Further development of deep visual proteomics
Researchers have now closed this gap with a technological milestone. Matthias Mann’s team developed the Deep Visual Proteomics method in 2022 to determine the proteome of different cell types. During analysis with Deep Visual Proteomics, after a tissue sample is taken, cells of a type are identified, extracted and sorted into specific groups. They are then analyzed for their protein composition using mass spectrometry.
“In our new study we have brought two worlds together. We have combined so-called single-cell proteomics with the spatial resolution of Deep Visual Protemics, creating a new approach for single-cell proteomics with spatial resolution. The new approach, Single-Cell Deep Visual Proteomics, now allows us for the first time to measure more than two thousand different proteins of individual cells in intact tissue and thus with spatial resolution,” explains Florian Rosenberger, lead author of the current study. “We are now able to precisely localize hundreds of metabolic pathways,” Rosenberger continued. This can now be used to create protein maps that help to better understand the mechanisms of health and disease.

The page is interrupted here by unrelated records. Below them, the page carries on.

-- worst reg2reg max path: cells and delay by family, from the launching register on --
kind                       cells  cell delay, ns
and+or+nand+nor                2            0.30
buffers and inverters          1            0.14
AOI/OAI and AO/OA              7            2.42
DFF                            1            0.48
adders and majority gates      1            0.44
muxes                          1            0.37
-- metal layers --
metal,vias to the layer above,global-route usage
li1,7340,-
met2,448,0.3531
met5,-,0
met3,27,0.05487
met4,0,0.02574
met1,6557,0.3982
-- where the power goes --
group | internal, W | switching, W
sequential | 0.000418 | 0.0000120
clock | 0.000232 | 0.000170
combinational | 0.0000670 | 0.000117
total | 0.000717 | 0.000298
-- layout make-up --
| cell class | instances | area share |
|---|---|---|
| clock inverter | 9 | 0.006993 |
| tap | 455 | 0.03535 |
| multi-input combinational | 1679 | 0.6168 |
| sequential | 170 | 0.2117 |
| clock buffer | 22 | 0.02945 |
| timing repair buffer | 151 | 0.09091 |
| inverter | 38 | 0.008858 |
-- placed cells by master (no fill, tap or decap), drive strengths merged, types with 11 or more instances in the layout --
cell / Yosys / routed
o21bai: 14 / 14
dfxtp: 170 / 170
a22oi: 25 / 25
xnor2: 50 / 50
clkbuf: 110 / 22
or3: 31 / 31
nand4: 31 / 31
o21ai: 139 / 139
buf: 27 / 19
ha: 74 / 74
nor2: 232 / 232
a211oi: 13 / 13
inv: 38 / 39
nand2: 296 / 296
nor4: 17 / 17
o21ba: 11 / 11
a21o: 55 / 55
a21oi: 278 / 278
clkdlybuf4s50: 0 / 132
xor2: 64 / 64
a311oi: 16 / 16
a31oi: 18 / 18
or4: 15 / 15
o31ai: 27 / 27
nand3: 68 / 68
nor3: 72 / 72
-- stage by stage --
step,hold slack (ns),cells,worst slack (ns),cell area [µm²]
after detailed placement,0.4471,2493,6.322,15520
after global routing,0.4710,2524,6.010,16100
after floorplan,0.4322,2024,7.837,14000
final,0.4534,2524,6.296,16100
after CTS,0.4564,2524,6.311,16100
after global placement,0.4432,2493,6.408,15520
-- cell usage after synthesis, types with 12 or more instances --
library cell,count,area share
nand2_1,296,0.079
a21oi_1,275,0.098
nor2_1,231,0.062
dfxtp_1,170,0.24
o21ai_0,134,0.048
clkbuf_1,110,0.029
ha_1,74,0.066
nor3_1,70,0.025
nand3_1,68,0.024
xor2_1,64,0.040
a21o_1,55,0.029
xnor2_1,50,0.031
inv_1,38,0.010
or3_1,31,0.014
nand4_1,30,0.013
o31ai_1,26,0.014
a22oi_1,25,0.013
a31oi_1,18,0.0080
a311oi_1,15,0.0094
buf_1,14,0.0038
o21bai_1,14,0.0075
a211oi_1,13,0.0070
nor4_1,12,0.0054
==> design.v <==
interface banked_mem_itf(
    input   bit         clk,
    input   bit         rst
);
    logic   [31:0]      addr;
    logic               read;
    logic               write;
    logic   [63:0]      wdata;
    logic               ready;
    logic   [31:0]      raddr;
    logic   [63:0]      rdata;
    logic               rvalid;
    bit                 error = 1'b0;
    modport dut (
        input           clk,
        input           rst,
        output          addr,
        output          read,
        output          write,
        output          wdata,
        input           ready,
        input           raddr,
        input           rdata,
        input           rvalid
    );
    modport mem (
        input           clk,
        input           rst,
        input           addr,
        input           read,
        input           write,
        input           wdata,
        output          ready,
        output          rdata,
        output          raddr,
        output          rvalid,
        output          error
    );
    modport mon (
        input           clk,
        input           rst,
        input           addr,
        input           read,
        input           write,
        input           wdata,
        input           ready,
        input           rdata,
        input           raddr,
        input           rvalid,
        input           error
    );
endinterface
interface mem_itf(
    input   bit         clk,
    input   bit         rst
);
    logic   [31:0]      addr;
    logic   [3:0]       rmask;
    logic   [3:0]       wmask;
    logic   [31:0]      rdata;
    logic   [31:0]      wdata;
    logic               resp;
    bit                 error = 1'b0;
    modport dut (
        input           clk,
        input           rst,
        output          addr,
        output          rmask,
        output          wmask,
        input           rdata,
        output          wdata,
        input           resp
    );
    modport mem (
        input           clk,
        input           rst,
        input           addr,
        input           rmask,
        input           wmask,
        output          rdata,
        input           wdata,
        output          resp,
        output          error
    );
    modport mon (
        input           clk,
        input           rst,
        input           addr,
        input           rmask,
        input           wmask,
        input           rdata,
        input           wdata,
        input           resp,
        output          error
    );
endinterface
interface mon_itf(
    input   bit             clk,
    input   bit             rst
);
            logic           valid [8];
            logic   [63:0]  order [8];
            logic   [31:0]  inst [8];
            logic           halt [8];
            logic   [4:0]   rs1_addr [8];
            logic   [4:0]   rs2_addr [8];
            logic   [31:0]  rs1_rdata [8];
            logic   [31:0]  rs2_rdata [8];
            logic   [4:0]   rd_addr [8];
            logic   [31:0]  rd_wdata [8];
            logic   [31:0]  pc_rdata [8];
            logic   [31:0]  pc_wdata [8];
            logic   [31:0]  mem_addr [8];
            logic   [3:0]   mem_rmask [8];
            logic   [3:0]   mem_wmask [8];
            logic   [31:0]  mem_rdata [8];
            logic   [31:0]  mem_wdata [8];
            bit             error = 1'b0;
endinterface
--- ./design.v ---
module Mux3(input[7:0] a,b,c,input[1:0] s,output reg[7:0]w);
  always@(a,b,c)begin
    if(s==2'b00)
      w=a;
    else if(s==2'b01)
      w=b;
    else
      w=c;
  end 
endmodule
--- ./run.sh ---
#!/bin/bash
# OpenROAD 26Q1-2900-gdf79404cd8, Yosys 0.63+post, stock flow scripts
make -C /OpenROAD-flow-scripts/flow DESIGN_CONFIG=/design/flow/config.mk WORK_HOME=/design/flow/orfs finish
--- ./config.mk ---
export PLATFORM = sky130hd
export DESIGN_NAME = Mux3
export DESIGN_NICKNAME = Mux3
export VERILOG_FILES = /design/flow/design.v
export SDC_FILE = /design/flow/constraint.sdc
export NUM_CORES = 4
export LEC_CHECK = 1
export CORE_AREA = 10 10 70 70
export DIE_AREA = 0 0 80 80
--- ./constraint.sdc ---
current_design Mux3

set clk_period 1.3
set clk_io_pct 0.2

create_clock -name clk0 -period $clk_period

set non_clock_inputs [all_inputs -no_clocks]
set_input_delay [expr $clk_period * $clk_io_pct] -clock clk0 $non_clock_inputs
set_output_delay [expr $clk_period * $clk_io_pct] -clock clk0 [all_outputs]
==> flow_metrics.py <==
# Physical implementation metrics
metrics = {
    "sta": {
        "fin_crit_sh_pct": 97.1,
        "period_needed_ns": 1.26,
        "worst_pin_slew_ns": 0.134,
        "rsz0062_at_grt": "no",
        "slew_headroom_pct": 90.8,
        "max_freq_ghz": 0.792,
        "report.final.slew_viol_count": 0,
        "final-setup-viol-count": 0,
        "holdWs_ns": 0.871,
        "hold_viol": 0,
    },
    "global_route": {
        "grt_max_degree": 7,
        "grt_usage_pct": 3.12,
        "grt_pass1_wl_um": 1620,
        "grt_antenna_before_repair": 0,
        "first_global_vias": 295,
        "grt_overflow": 0,
    },
    "routing": {
        "dr.pass1.iters": 2,
        "wl_um": 1170,
        "drc_errors": 0,
        "drtIter0Drc": 4,
        "wl_per_cell_um": 10.8,
        "antenna_cells": 0,
        "final_antenna_net_count": 0,
        "vias_per_cell": 2.95,
        "num_vias": 322,
    },
    "synth": {
        "syn_avg_cell_area_um2": 6.64,
        "netlist_area_um2": 173,
        "synth_top_area_share_pct": 46.4,
        "yosysWarnings": 1,
        "top_area_cell": "mux2i_1",
        "synth.area.top_cells": "mux2i_1, o21ai_1, nand2_1",
        "ys_cells": 26,
        "synthCells": 26,
        "yosysSeqAreaShare_pct": 0,
        "ys_types": 4,
        "yosys_area_um2": 173,
    },
    "run": {
        "max-cap-violations": 0,
        "warning_count": 32,
    },
    "critical_path": {
        "start_kind": "input pin",
        "crit_arrival_ns": 1.00,
        "critical_path_class": "input pin to primary output",
        "crit_path_start": "b[4]",
        "critPathRequiredTime_ns": 1.04,
        "end_kind": "primary output",
        "critPathMaxFanout": 1,
    },
    "floorplan": {
        "die_area_mm2": 0.00640,
        "die_y_um": 80,
        "core_area_mm2": 0.00342,
        "io_pins": 34,
        "initCoreUtil_pct": 5.05,
        "die_width_um": 80,
        "rows": 21,
    },
    "power_and_ir_drop": {
        "peakVddDrop_mv": 0.0272,
        "power_density_mw_per_mm2": 265,
        "p_leak_nw": 0.280,
    },
    "cts": {
        "hold_buffers": 0,
        "cts_setup_buffers": 0,
    },
    "finish": {
        "layout.cells.most_common": "clkdlybuf4s50_1",
        "flop_area_um2": 0,
        "layout_top_cells": "clkdlybuf4s50_1, mux2i_1, nand2_1, o21ai_1, buf_2",
        "layout.cells.non_filler": 109,
        "drive_gt1_share_pct": 22.2,
        "nClkBuffers": 0,
        "fill_cells": 390,
        "seq_cells": 0,
        "syn2layout_area_growth_pct": 227,
        "postLayoutCoreUtil_pct": 16.5,
    },
    "place": {
        "io_buffers": 34,
        "place.gp.congestion": 0.820,
        "placedCellCount": 108,
        "dpl.hpwl_um": 1000,
    },
    "outcome": {
        "status": "finished, final reports clean",
    },
    "hold_path": {
        "min_path_cells": 4,
        "hold_class": "input pin to primary output",
        "hp-start": "b[3]",
    },
}
critical path: stages:
cell and delay [ns]:
clkdlybuf4s50_1 0.45, mux2i_1 0.06, o21ai_1 0.12, buf_2 0.11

By combining the two existing methods, the authors were also able to show that neighboring cells sometimes have enormous functional differences. So far, such differences have only been shown for a few proteins. This new approach paves the way for a better understanding of complex tissues such as tumors. This means that individual cells and the mechanisms that lead to resistance in cancer therapies, for example, can now be identified.
“We are reaching historic new territory with the first single-cell proteomics analysis that can be performed directly in the tissue context and the recognition that the same cell types actually perform very different activities depending on where they are located. We are convinced that we already “In just a few years, we can measure almost the entire proteome of a cell, with more than 10,000 proteins in just a few minutes,” says Matthias Mann.
Terms
Proteome: The proteome includes the entirety of all proteins in a living being, a tissue or a cell at a certain point in time. The proteome is highly dynamic and responds to the requirements of the cell, as well as to diseases or environmental influences.
Proteomics: Proteomics is the study of the proteome.
Mass spectrometry: Mass spectrometry is a method for determining the mass and abundance of charged particles.
Deep Visual Proteomics: Deep Visual Proteomics, or DVP for short, is a method that was developed in 2022 in Matthias Mann’s research department. The method combines modern microscopy, machine learning, laser microdissection and ultra-sensitive mass spectrometry with subsequent bioinformatics analyses.